Right on...DC Ply for $150


----------



## jae (Nov 27, 2015)

$38 for 10k snow pants. good stuff. thanks!


----------



## jae (Nov 27, 2015)

board bag for $25 fun stuff, never thought I would buy a board bag... lol


----------



## snowangel99 (Mar 11, 2016)

I am a shopaholic so I am listening.

Anyone from Canada order? How much for shipping? 

:shopping:


----------



## tokyo_dom (Jan 7, 2013)

I had my stuff shipped to a friend in the US (heading there next week). The site says free shipping for orders over $39CAD so i guess canada is an option?

Picked up some boots for $42. Not even sure if they will fit, but for that price i can sell them if they arent comfortable. Good to have some beater boots for the early/late season. bonded hoodies, jackets, mid layers etc all so cheap.


----------



## jae (Nov 27, 2015)

tokyo_dom said:


> I had my stuff shipped to a friend in the US (heading there next week). The site says free shipping for orders over $39CAD so i guess canada is an option?
> 
> Picked up some boots for $42. Not even sure if they will fit, but for that price i can sell them if they arent comfortable. Good to have some beater boots for the early/late season. bonded hoodies, jackets, mid layers etc all so cheap.
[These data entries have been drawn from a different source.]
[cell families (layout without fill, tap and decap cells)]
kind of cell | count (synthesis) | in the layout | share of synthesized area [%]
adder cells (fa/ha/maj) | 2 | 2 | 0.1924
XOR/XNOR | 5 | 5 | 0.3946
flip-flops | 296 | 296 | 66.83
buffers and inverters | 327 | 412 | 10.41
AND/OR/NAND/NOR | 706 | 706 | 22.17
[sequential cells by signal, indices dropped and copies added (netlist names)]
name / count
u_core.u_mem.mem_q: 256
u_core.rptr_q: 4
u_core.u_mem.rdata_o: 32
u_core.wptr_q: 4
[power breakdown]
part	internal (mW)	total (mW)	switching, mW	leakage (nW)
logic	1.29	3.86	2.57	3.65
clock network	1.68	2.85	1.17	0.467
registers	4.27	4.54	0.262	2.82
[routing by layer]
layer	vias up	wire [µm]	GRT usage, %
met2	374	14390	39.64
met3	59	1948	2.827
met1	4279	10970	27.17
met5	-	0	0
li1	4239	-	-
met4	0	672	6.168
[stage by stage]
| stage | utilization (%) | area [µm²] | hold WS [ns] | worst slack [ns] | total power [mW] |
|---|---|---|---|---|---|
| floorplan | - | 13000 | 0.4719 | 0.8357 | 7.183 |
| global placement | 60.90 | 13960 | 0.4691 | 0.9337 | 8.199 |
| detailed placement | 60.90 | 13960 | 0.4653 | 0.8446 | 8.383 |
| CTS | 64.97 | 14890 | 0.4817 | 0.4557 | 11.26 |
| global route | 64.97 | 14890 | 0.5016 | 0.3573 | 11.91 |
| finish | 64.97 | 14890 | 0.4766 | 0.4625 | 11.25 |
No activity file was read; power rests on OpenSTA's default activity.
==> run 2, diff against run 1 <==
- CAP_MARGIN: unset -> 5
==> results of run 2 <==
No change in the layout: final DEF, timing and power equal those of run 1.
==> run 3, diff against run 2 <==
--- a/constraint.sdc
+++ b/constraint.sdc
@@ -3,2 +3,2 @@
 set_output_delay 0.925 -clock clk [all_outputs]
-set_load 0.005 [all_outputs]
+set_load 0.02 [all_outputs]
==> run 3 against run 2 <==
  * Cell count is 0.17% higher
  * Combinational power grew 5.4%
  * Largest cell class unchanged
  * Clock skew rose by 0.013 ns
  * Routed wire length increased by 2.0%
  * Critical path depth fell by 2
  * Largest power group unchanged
find any more of these, share it! thanks again!


----------



## gnarstradamus (Jan 12, 2016)

Good lookin out! Just got 2 jackets and pair of pants for $120


----------



## tokyo_dom (Jan 7, 2013)

The coupon code seems to be valid on Roxy.com too for girls gear. Just picked up a goretex jacket for the wife for $107. 

The coupon expires on 4/27, but no idea whether that is east or west timezone (how does that work usually?)


----------



## ekb18c (Mar 11, 2013)

Nice got another pair of Judges for 90 bucks


----------



## gnatok (Jan 4, 2016)

I got Travis boots, 20k jacket and 15k code pants, plus tons of accessories. Same for my wife at Roxy.
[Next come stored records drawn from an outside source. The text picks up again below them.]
<file path="src/rtl/ysyx_24090003_mem_arbiter_if.sv">
// ysyx_24090003_mem_arbiter_if: IFU, LSU and memory-side signals of the memory port arbiter.
// The slave modport is the arbiter's view; the master modport drives the masters and models memory.
interface ysyx_24090003_mem_arbiter_if #(
  parameter int ADDR_W = 32,
  parameter int DATA_W = 32
);
  logic              i_ifu_req;
  logic [ADDR_W-1:0] i_ifu_addr;
  logic              o_ifu_gnt;
  logic              o_ifu_rvalid;
  logic [DATA_W-1:0] o_ifu_rdata;
  logic              i_lsu_req;
  logic              i_lsu_wen;
  logic [ADDR_W-1:0] i_lsu_addr;
  logic [DATA_W-1:0] i_lsu_wdata;
  logic [DATA_W/8-1:0] i_lsu_wmask;
  logic              o_lsu_gnt;
  logic              o_lsu_rvalid;
  logic [DATA_W-1:0] o_lsu_rdata;
  logic              o_err;
  logic              o_mem_req;
  logic              o_mem_wen;
  logic [ADDR_W-1:0] o_mem_addr;
  logic [DATA_W-1:0] o_mem_wdata;
  logic [DATA_W/8-1:0] o_mem_wmask;
  logic              i_mem_ready;
  logic              i_mem_rvalid;
  logic [DATA_W-1:0] i_mem_rdata;
  modport slave (
    input  i_ifu_req, i_ifu_addr, i_lsu_req, i_lsu_wen, i_lsu_addr, i_lsu_wdata, i_lsu_wmask,
           i_mem_ready, i_mem_rvalid, i_mem_rdata,
    output o_ifu_gnt, o_ifu_rvalid, o_ifu_rdata, o_lsu_gnt, o_lsu_rvalid, o_lsu_rdata, o_err,
           o_mem_req, o_mem_wen, o_mem_addr, o_mem_wdata, o_mem_wmask
  );
  modport master (
    output i_ifu_req, i_ifu_addr, i_lsu_req, i_lsu_wen, i_lsu_addr, i_lsu_wdata, i_lsu_wmask,
           i_mem_ready, i_mem_rvalid, i_mem_rdata,
    input  o_ifu_gnt, o_ifu_rvalid, o_ifu_rdata, o_lsu_gnt, o_lsu_rvalid, o_lsu_rdata, o_err,
           o_mem_req, o_mem_wen, o_mem_addr, o_mem_wdata, o_mem_wmask
  );
endinterface

</file>
<file path="src/rtl/ysyx_24090003_mem_arbiter.sv">
// ysyx_24090003_mem_arbiter: shares one memory port between IFU and LSU, one transaction at a time, with a wait watchdog.
// Define YSYX_24090003_ARB_RR_EN for round-robin tie breaking; otherwise LSU has fixed priority.
module ysyx_24090003_mem_arbiter #(
  parameter int MAX_WAIT = 255,
  parameter int ADDR_W   = 32,
  parameter int DATA_W   = 32
) (
  input logic i_clk,
  input logic i_rst,
  ysyx_24090003_mem_arbiter_if.slave bus
);
  localparam int MW = DATA_W / 8;
  localparam int CW = MAX_WAIT > 1 ? $clog2(MAX_WAIT + 1) : 1;
  localparam logic [CW-1:0] LIM = CW'(MAX_WAIT == 0 ? 0 : MAX_WAIT - 1);
  localparam logic [CW-1:0] SAT = CW'(MAX_WAIT);
  typedef enum logic [1:0] {IDLE, REQ, WAIT} state_e;
  state_e            state_q, state_d;
  logic              owner_q, owner_d, last_q, last_d, wen_q, wen_d;
  logic [ADDR_W-1:0] addr_q, addr_d;
  logic [DATA_W-1:0] wdata_q, wdata_d;
  logic [MW-1:0]     wmask_q, wmask_d;
  logic [CW-1:0]     cnt_q, cnt_d;
  logic              ifu_rv_q, ifu_rv_d, lsu_rv_q, lsu_rv_d, err_q, err_d;
  logic [DATA_W-1:0] ifu_rd_q, ifu_rd_d, lsu_rd_q, lsu_rd_d;
  logic              pick_lsu, grant, done, tmo, mreq;
`ifdef YSYX_24090003_ARB_RR_EN
  assign pick_lsu = bus.i_lsu_req && (!bus.i_ifu_req || !last_q);
`else
  assign pick_lsu = bus.i_lsu_req;
`endif
  assign grant = state_q == IDLE && (bus.i_ifu_req || bus.i_lsu_req);
  assign done  = state_q == WAIT && bus.i_mem_rvalid;
  // timeout fires on the edge where the counter would reach MAX_WAIT; a completion in that cycle wins
  assign tmo   = MAX_WAIT != 0 && state_q != IDLE && cnt_q == LIM && !done;
  always_comb begin
    state_d  = state_q;
    owner_d  = owner_q;
    last_d   = last_q;
    wen_d    = wen_q;
    addr_d   = addr_q;
    wdata_d  = wdata_q;
    wmask_d  = wmask_q;
    cnt_d    = cnt_q + CW'(state_q != IDLE && cnt_q != SAT);
    ifu_rv_d = 1'b0;
    lsu_rv_d = 1'b0;
    err_d    = tmo;
    ifu_rd_d = ifu_rd_q;
    lsu_rd_d = lsu_rd_q;
    if (grant) begin
      state_d = REQ;
      owner_d = pick_lsu;
      last_d  = pick_lsu;
      wen_d   = pick_lsu && bus.i_lsu_wen;
      addr_d  = pick_lsu ? bus.i_lsu_addr : bus.i_ifu_addr;
      wdata_d = pick_lsu ? bus.i_lsu_wdata : '0;
      wmask_d = pick_lsu ? bus.i_lsu_wmask : '0;
      cnt_d   = '0;
    end else if (done || tmo) begin
      state_d  = IDLE;
      ifu_rv_d = !owner_q;
      lsu_rv_d = owner_q;
      ifu_rd_d = owner_q ? ifu_rd_q : (tmo ? '0 : bus.i_mem_rdata);
      lsu_rd_d = owner_q ? (tmo ? '0 : bus.i_mem_rdata) : lsu_rd_q;
    end else if (state_q == REQ && bus.i_mem_ready) begin
      state_d = WAIT;
    end
  end
  always_ff @(posedge i_clk) begin
    if (i_rst) begin
      state_q  <= IDLE;
      owner_q  <= 1'b0;
      last_q   <= 1'b0;
      wen_q    <= 1'b0;
      addr_q   <= '0;
      wdata_q  <= '0;
      wmask_q  <= '0;
      cnt_q    <= '0;
      ifu_rv_q <= 1'b0;
      lsu_rv_q <= 1'b0;
      err_q    <= 1'b0;
      ifu_rd_q <= '0;
      lsu_rd_q <= '0;
    end else begin
      state_q  <= state_d;
      owner_q  <= owner_d;
      last_q   <= last_d;
      wen_q    <= wen_d;
      addr_q   <= addr_d;
      wdata_q  <= wdata_d;
      wmask_q  <= wmask_d;
      cnt_q    <= cnt_d;
      ifu_rv_q <= ifu_rv_d;
      lsu_rv_q <= lsu_rv_d;
      err_q    <= err_d;
      ifu_rd_q <= ifu_rd_d;
      lsu_rd_q <= lsu_rd_d;
    end
  end
  // every output is forced low while reset is held, even before the state register clears
  assign mreq             = !i_rst && state_q == REQ;
  assign bus.o_ifu_gnt    = !i_rst && grant && !pick_lsu;
  assign bus.o_lsu_gnt    = !i_rst && grant && pick_lsu;
  assign bus.o_ifu_rvalid = !i_rst && ifu_rv_q;
  assign bus.o_lsu_rvalid = !i_rst && lsu_rv_q;
  assign bus.o_err        = !i_rst && err_q;
  assign bus.o_ifu_rdata  = i_rst ? '0 : ifu_rd_q;
  assign bus.o_lsu_rdata  = i_rst ? '0 : lsu_rd_q;
  assign bus.o_mem_req    = mreq;
  assign bus.o_mem_wen    = mreq && wen_q;
  assign bus.o_mem_addr   = mreq ? addr_q : '0;
  assign bus.o_mem_wdata  = mreq ? wdata_q : '0;
  assign bus.o_mem_wmask  = mreq ? wmask_q : '0;
endmodule
</file>
<file path="src/flat_wrapper.sv">
// flat-port wrapper written by rule: the top's interface ports become plain ports
module ysyx_24090003_mem_arbiter_flat 
#(
  parameter int MAX_WAIT = 255,
  parameter int ADDR_W   = 32,
  parameter int DATA_W   = 32
)
  (i_clk, i_rst, bus_i_ifu_req, bus_i_ifu_addr, bus_i_lsu_req, bus_i_lsu_wen, bus_i_lsu_addr, bus_i_lsu_wdata, bus_i_lsu_wmask, bus_i_mem_ready, bus_i_mem_rvalid, bus_i_mem_rdata, bus_o_ifu_gnt, bus_o_ifu_rvalid, bus_o_ifu_rdata, bus_o_lsu_gnt, bus_o_lsu_rvalid, bus_o_lsu_rdata, bus_o_err, bus_o_mem_req, bus_o_mem_wen, bus_o_mem_addr, bus_o_mem_wdata, bus_o_mem_wmask);
  ysyx_24090003_mem_arbiter_if #(.ADDR_W(ADDR_W), .DATA_W(DATA_W)) bus_i ();
  input logic i_clk;
  input logic i_rst;
  input wire logic [$bits(bus_i.i_ifu_req)-1:0] bus_i_ifu_req;
  input wire logic [$bits(bus_i.i_ifu_addr)-1:0] bus_i_ifu_addr;
  input wire logic [$bits(bus_i.i_lsu_req)-1:0] bus_i_lsu_req;
  input wire logic [$bits(bus_i.i_lsu_wen)-1:0] bus_i_lsu_wen;
  input wire logic [$bits(bus_i.i_lsu_addr)-1:0] bus_i_lsu_addr;
  input wire logic [$bits(bus_i.i_lsu_wdata)-1:0] bus_i_lsu_wdata;
  input wire logic [$bits(bus_i.i_lsu_wmask)-1:0] bus_i_lsu_wmask;
  input wire logic [$bits(bus_i.i_mem_ready)-1:0] bus_i_mem_ready;
  input wire logic [$bits(bus_i.i_mem_rvalid)-1:0] bus_i_mem_rvalid;
  input wire logic [$bits(bus_i.i_mem_rdata)-1:0] bus_i_mem_rdata;
  output wire logic [$bits(bus_i.o_ifu_gnt)-1:0] bus_o_ifu_gnt;
  output wire logic [$bits(bus_i.o_ifu_rvalid)-1:0] bus_o_ifu_rvalid;
  output wire logic [$bits(bus_i.o_ifu_rdata)-1:0] bus_o_ifu_rdata;
  output wire logic [$bits(bus_i.o_lsu_gnt)-1:0] bus_o_lsu_gnt;
  output wire logic [$bits(bus_i.o_lsu_rvalid)-1:0] bus_o_lsu_rvalid;
  output wire logic [$bits(bus_i.o_lsu_rdata)-1:0] bus_o_lsu_rdata;
  output wire logic [$bits(bus_i.o_err)-1:0] bus_o_err;
  output wire logic [$bits(bus_i.o_mem_req)-1:0] bus_o_mem_req;
  output wire logic [$bits(bus_i.o_mem_wen)-1:0] bus_o_mem_wen;
  output wire logic [$bits(bus_i.o_mem_addr)-1:0] bus_o_mem_addr;
  output wire logic [$bits(bus_i.o_mem_wdata)-1:0] bus_o_mem_wdata;
  output wire logic [$bits(bus_i.o_mem_wmask)-1:0] bus_o_mem_wmask;
  assign bus_i.i_ifu_req = bus_i_ifu_req;
  assign bus_i.i_ifu_addr = bus_i_ifu_addr;
  assign bus_i.i_lsu_req = bus_i_lsu_req;
  assign bus_i.i_lsu_wen = bus_i_lsu_wen;
  assign bus_i.i_lsu_addr = bus_i_lsu_addr;
  assign bus_i.i_lsu_wdata = bus_i_lsu_wdata;
  assign bus_i.i_lsu_wmask = bus_i_lsu_wmask;
  assign bus_i.i_mem_ready = bus_i_mem_ready;
  assign bus_i.i_mem_rvalid = bus_i_mem_rvalid;
  assign bus_i.i_mem_rdata = bus_i_mem_rdata;
  assign bus_o_ifu_gnt = bus_i.o_ifu_gnt;
  assign bus_o_ifu_rvalid = bus_i.o_ifu_rvalid;
  assign bus_o_ifu_rdata = bus_i.o_ifu_rdata;
  assign bus_o_lsu_gnt = bus_i.o_lsu_gnt;
  assign bus_o_lsu_rvalid = bus_i.o_lsu_rvalid;
  assign bus_o_lsu_rdata = bus_i.o_lsu_rdata;
  assign bus_o_err = bus_i.o_err;
  assign bus_o_mem_req = bus_i.o_mem_req;
  assign bus_o_mem_wen = bus_i.o_mem_wen;
  assign bus_o_mem_addr = bus_i.o_mem_addr;
  assign bus_o_mem_wdata = bus_i.o_mem_wdata;
  assign bus_o_mem_wmask = bus_i.o_mem_wmask;
  ysyx_24090003_mem_arbiter #(.MAX_WAIT(MAX_WAIT), .ADDR_W(ADDR_W), .DATA_W(DATA_W)) u_core (.i_clk(i_clk), .i_rst(i_rst), .bus(bus_i));
endmodule
</file>
<file path="config.mk">
export PLATFORM = sky130hd
export DESIGN_NAME = ysyx_24090003_mem_arbiter_flat
export DESIGN_NICKNAME = d
export VERILOG_FILES = /design/src/rtl/ysyx_24090003_mem_arbiter_if.sv /design/src/rtl/ysyx_24090003_mem_arbiter.sv /design/src/flat_wrapper.sv
export SDC_FILE = /design/constraint.sdc
export NUM_CORES = 1
export LEC_CHECK = 0
export ABC_AREA = 0
export BUFFER_PORTS_ARGS = -buffer_cell sky130_fd_sc_hd__buf_2
export CAP_MARGIN = 20
export CORE_MARGIN = 8
export CORE_UTILIZATION = 30
export DETAILED_ROUTE_END_ITERATION = 8
export GPL_TIMING_DRIVEN = 0
export SYNTH_ARGS = -nofsm -noshare
export SYNTH_HDL_FRONTEND = slang
export SYNTH_SLANG_ARGS = --single-unit
</file>
<file path="constraint.sdc">
create_clock -name i_clk -period 6 [get_ports i_clk]
set_clock_uncertainty 0.1 [all_clocks]
set_input_delay 0.9 -clock i_clk [delete_from_list [all_inputs] [get_ports i_clk]]
set_output_delay 0.9 -clock i_clk [all_outputs]
set_load 0.05 [all_outputs]
</file>
# Word-level counts from Yosys, hierarchy flattened
# Index checks and enable logic that the tools add are counted.
# classes
n_bitwise	3
addsub	1
eq_ne	4
mux	12
n_reduce_logical	29
# ops
op	count
32-bit two-way mux	7
1-bit logical AND	15
8-bit by 1-bit adder with 8-bit output	1
8-bit == test (second input constant)	1
4-bit two-way mux	2
8-bit != test (second input constant)	1
3-bit AND reduction	2
3-bit OR reduction	2
1-bit logical NOT	4
1-bit two-way mux	3
1-bit inverter	3
3-bit nonzero test	1
2-bit by 1-bit == test with 1-bit output (second input constant)	1
2-bit == test (second input constant)	1
2-bit logical NOT	1
1-bit logical OR	2
2-bit nonzero test	1
2-bit OR reduction	1
# word_totals
elab_cells	62
out_inout_bits	139
reg_bits	147
in_bits	139

# Longest topological paths before layout
# depth
ltp_word	7
ltp_mapped	9
ltp_nobuf	8

# Worst setup path after synthesis
# No wires, ideal clock.
# synth_path
kind	input to output
start	input port i_rst
end	output port bus_o_mem_addr[22]
n_path_buf	2
stages	5
slack_ns	2.327
arrival_ns	2.673
required_ns	5.000
cell_sequence	clkbuf_1 -> or2b_1 -> nor2_1 -> clkbuf_1 -> and2_1
# synth_via
elab_chain_cells	3
# synth_lines
item	line_no	source
start, declared	flat_wrapper.sv:11	input logic i_rst;
1-bit logical NOT	ysyx_24090003_mem_arbiter.sv:100	assign mreq = !i_rst && state_q == REQ;
1-bit logical AND	ysyx_24090003_mem_arbiter.sv:100	
named net bus_o_mem_req	flat_wrapper.sv:29	output wire logic [$bits(bus_i.o_mem_req)-1:0] bus_o_mem_req;
32-bit two-way mux	ysyx_24090003_mem_arbiter.sv:110	assign bus.o_mem_addr = mreq ? addr_q : '0;
end, declared	flat_wrapper.sv:31	output wire logic [$bits(bus_i.o_mem_addr)-1:0] bus_o_mem_addr;
# The timed path passes the listed nets, and every way through them passes these cells.

# Final worst setup path
# layout_path
start	input port i_rst
end	output port bus_o_mem_wdata[29]
# layout_via
elab_chain_cells	3
# layout_lines
item	line_no	source
1-bit logical NOT	ysyx_24090003_mem_arbiter.sv:100	
1-bit logical AND	ysyx_24090003_mem_arbiter.sv:100	
32-bit two-way mux	ysyx_24090003_mem_arbiter.sv:111	assign bus.o_mem_wdata = mreq ? wdata_q : '0;
end, declared	flat_wrapper.sv:32	output wire logic [$bits(bus_i.o_mem_wdata)-1:0] bus_o_mem_wdata;
# Every way passes these cells.

==> metrics.txt <==
outcome finished, final reports clean; first-pass GRT wire length 40,110 um; Num Clock Sinks 147; Fmax 256.1 MHz; CP startpoint kind input pin; synthesized instance count 771; Max-cap violations 0; Final Max Slew Viols 0; total track usage 16.63%; post-synthesis to final-layout area growth 31.77%; Placed Cells 1,369; DRT met1 WL 11,160 um; drt first pass iters 6; final-stage net count 1,205; crit path cell chain clkbuf_1 > or2b_1 > nor2_1 > clkbuf_1 > and2_1 > buf_2; DR WL met3 1793 um; Vias/cell 4.943; Resized cells post-CTS 0; Starting Density 30.40%; fin util 40.06%; CTS buffer count 17; R2R Setup Slk 3.48 ns; die footprint 0.02985 mm^2; number of global-route vias before repair 7,169; hold buffer count at cts 0; Die Ht 172.8 um; Final Hold Fails 0; layout cells sized above 1 37.05%; Rel. slew slack 49.93%; Root Driver clkbuf_16; Top Layer Used met5; Worst-Margin Slew 0.7483 ns; post-synthesis cell type count 45; RSZ-0062 raised after global routing no; n_diodes 0; setup TNS 0 ns; Leak 4.473 nW; Post-synth EDFFs 0; largest net degree at the start of global routing 17; fill cell count 2,501; drt first-iter violations 541; Pwr Density 266.9 mW/mm^2; Core Rows 57; DR vias 6,925; die span in x 172.8 um; Buf/Inv on CP 3; final worst slack 2.095 ns; Reg clk slew, reported paths 0.07 ns; dominant synthesized flop cell dfxtp_1; Worst Path Max Fanout 10; routability cong. 0.7920; worst vdd ir 0.1630 mV; worst setup path category in -> out; Post-Layout Inst Area 0.009714 mm^2; post-synthesis sequential area ratio 39.92%; hold crit path type reg -> reg; hold path startpoint u_core.addr_q[0]$_SDFFE_PP0P_; Port Buffers 274; Hold EP u_core.addr_q[0]$_SDFFE_PP0P_; Detailed Route WL 25,550 um; min Tclk post-route 3.905 ns; antenna violations before repair 1; average cell area after synthesis 9.562 um^2; reg2reg start u_core.cnt_q[1]$_SDFF_PP0_; CP max stage delay 0.58 ns; CP delay by family, top simple AND/OR/NAND/NOR gates; CTS tree yes; final worst-path cycle share 65.08%; Clock H-tree levels 4; CP Depth 6; warning count from the yosys run 0; RR Endpoint u_core.cnt_q[6]$_SDFF_PP0_; io pins 278; Post-DP HPWL 19,670 um; pre-CTS setup slack 1.945 ns; Slowest-stage cell, CP nor2_1; Worst-Skew Late Latency 0.42 ns; final antenna-violating net count 0; ys async rst share 0%; Placed Area 0.009149 mm^2; postcts setup bufs 0; CP dominant cell by count clkbuf_1; Hold Crit Depth 1; Yosys reg bits 147; reg2reg path depth 9; data required time of the worst path 5.00 ns; met2 WL post-DR 12,180 um; DR DRC count 0; critical path arrival 2.90 ns; wire per inst 18.24 um; core footprint 0.02425 mm^2; Setup-failing EPs final 0; Cell Count, Final, Fillers Out 1,401; Synth Cell Area 0.007372 mm^2; syn nets 912; CP Capture Type output port; Clock Tree Buf Depth 2; Remaining Overflow, GRT 0
[power breakdown]
group	internal [mW]	switching (mW)
sequential	1.04	0.0397
clock	0.551	0.484
combinational	0.170	0.307
total	1.76	0.830
[cell usage in the layout (no fill, tap or decap), drive strengths merged, types with 2 or more instances in the layout]
cell type  count
clkinv         2
a22o          37
o21bai         2
nor2b         36
mux2i         32
or3            5
nand2b        33
inv           42
nand3          3
o21ai          4
a21oi          6
nor3b          3
o311ai        32
xor2           2
nor2           7
o221ai        32
buf          303
ha             2
a31oi         32
dfxtp        147
nand2         34
or2           33
a21o          32
clkinvlp       3
and2          71
clkbuf        69
o2bb2ai       32
nand4b        32
[through the flow]
step	hold WS (ns)	total power [mW]
floorplan	0.3242	1.417
global placement	0.3384	1.574
detailed placement	0.3404	1.580
CTS	0.3615	2.621
global route	0.3791	2.719
finish	0.3587	2.592
[worst max-delay path by stage]
stage	startpoint	end	slack, ns
5_1_grt	i_rst	bus_o_mem_wdata[29]	1.88
3_3_place_gp	i_rst	bus_o_mem_wdata[25]	1.96
3_5_place_dp	i_rst	bus_o_mem_wdata[29]	1.94
2_1_floorplan	i_rst	bus_o_mem_addr[22]	2.33
6_report	i_rst	bus_o_mem_wdata[29]	2.10
4_1_cts	i_rst	bus_o_mem_wdata[29]	1.93
[final cells by class]
cell class | count | area, um^2 | share of cell area [%]
clock inverters | 14 | 136.4 | 1.404
multi-input cells | 511 | 3939 | 40.55
flip-flops and latches | 147 | 2943 | 30.29
well taps | 324 | 405.4 | 4.173
inverters | 33 | 123.9 | 1.275
clock buffers | 18 | 429.2 | 4.418
plain buffers | 80 | 366.6 | 3.774
repair buffers | 274 | 1371 | 14.12
[registers in the layout, summed over array words and instances, names as in the netlist, 2 cells and up]
signal           flops
u_core.cnt_q         8
u_core.ifu_rd_q     32
u_core.lsu_rd_q     32
u_core.addr_q       32
u_core.state_q       2
u_core.wmask_q       4
u_core.wdata_q      32
[Yosys cell counts, types with 2 or more instances]
| library cell | number | area share [%] |
|---|---|---|
| o2bb2ai_1 | 3 | 0.36 |
| o2bb2ai_2 | 26 | 5.3 |
| nor2b_1 | 36 | 3.1 |
| or2_2 | 32 | 2.7 |
| or3_1 | 5 | 0.42 |
| o221ai_1 | 32 | 3.8 |
| nor2_1 | 6 | 0.31 |
| clkbuf_1 | 51 | 2.6 |
| a21o_1 | 32 | 3.3 |
| nand2b_1 | 33 | 2.8 |
| nand4b_1 | 32 | 3.8 |
| buf_1 | 3 | 0.15 |
| inv_1 | 33 | 1.7 |
| ha_1 | 2 | 0.34 |
| a31oi_1 | 32 | 2.7 |
| a21oi_1 | 6 | 0.41 |
| buf_2 | 20 | 1.4 |
| o21ai_0 | 3 | 0.20 |
| nand2_1 | 34 | 1.7 |
| and2_1 | 71 | 6.0 |
| o311ai_1 | 4 | 0.48 |
| a22o_1 | 37 | 4.4 |
| nand3_1 | 3 | 0.20 |
| buf_6 | 5 | 0.76 |
| dfxtp_1 | 147 | 40 |
| nor3b_1 | 2 | 0.20 |
| o2bb2ai_4 | 3 | 1.1 |
| mux2i_1 | 32 | 4.3 |
| xor2_1 | 2 | 0.24 |
| o311ai_0 | 28 | 3.3 |
| o21bai_1 | 2 | 0.20 |
[routing by layer]
layer | up-vias | global-route usage [%]
li1 | 3393 | -
met1 | 3287 | 20.45
met2 | 217 | 27.25
met3 | 26 | 5.511
met4 | 2 | 4.887
met5 | - | 0
[worst register-to-register path: stages, from the launching register on]
cell	delay (ns)
dfxtp_1	0.33
nand3_1	0.32
clkbuf_1	0.44
nor2_1	0.07
a21boi_0	0.19
ha_1	0.20
ha_1	0.19
nand3_1	0.13
or3_1	0.32
a21oi_1	0.14
[kinds of logic after synthesis]
family,count (synthesis),synth area share [%]
AO/OA/AOI/OAI,213,26.34
XOR/XNOR,3,0.3565
adder cells (fa/ha/maj),2,0.3394
buffers and inverters,113,6.653
flip-flops,147,39.92
multiplexers,32,4.345
AND/OR/NAND/NOR,261,22.05
No activity file was read; power rests on OpenSTA's default activity.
Надіслано із мого iPhone за допомогою Tapatalk


----------



## jae (Nov 27, 2015)

works on quiksilver.com too


----------



## sabatoa (Jan 18, 2011)

ekb18c said:


> Nice got another pair of Judges for 90 bucks


I went there looking specifically for Judges. Nice score, they don't have my size. :crying:


----------



## jae (Nov 27, 2015)

goretex jacket for $114... idk wtf I'm doing...:crying:


----------



## sil_23 (Feb 16, 2010)

Thanks for the heads up!!


----------



## sabatoa (Jan 18, 2011)

Welp, I got new pants and jacket for me and a jacket for the wife. Awesome find.


----------



## Argo (Feb 25, 2010)

def some great deals. boots and shoes is what I am probably shooting for. unfortunately they dont have any of their stiffer boots in my size..... Gonna grab some skate shoes for mountain biking though, $20 is a steal.


----------



## funkyryno (Apr 28, 2016)

Thanks! Scored a 15k/15k shell jacket for $72. I love spring clearance sales.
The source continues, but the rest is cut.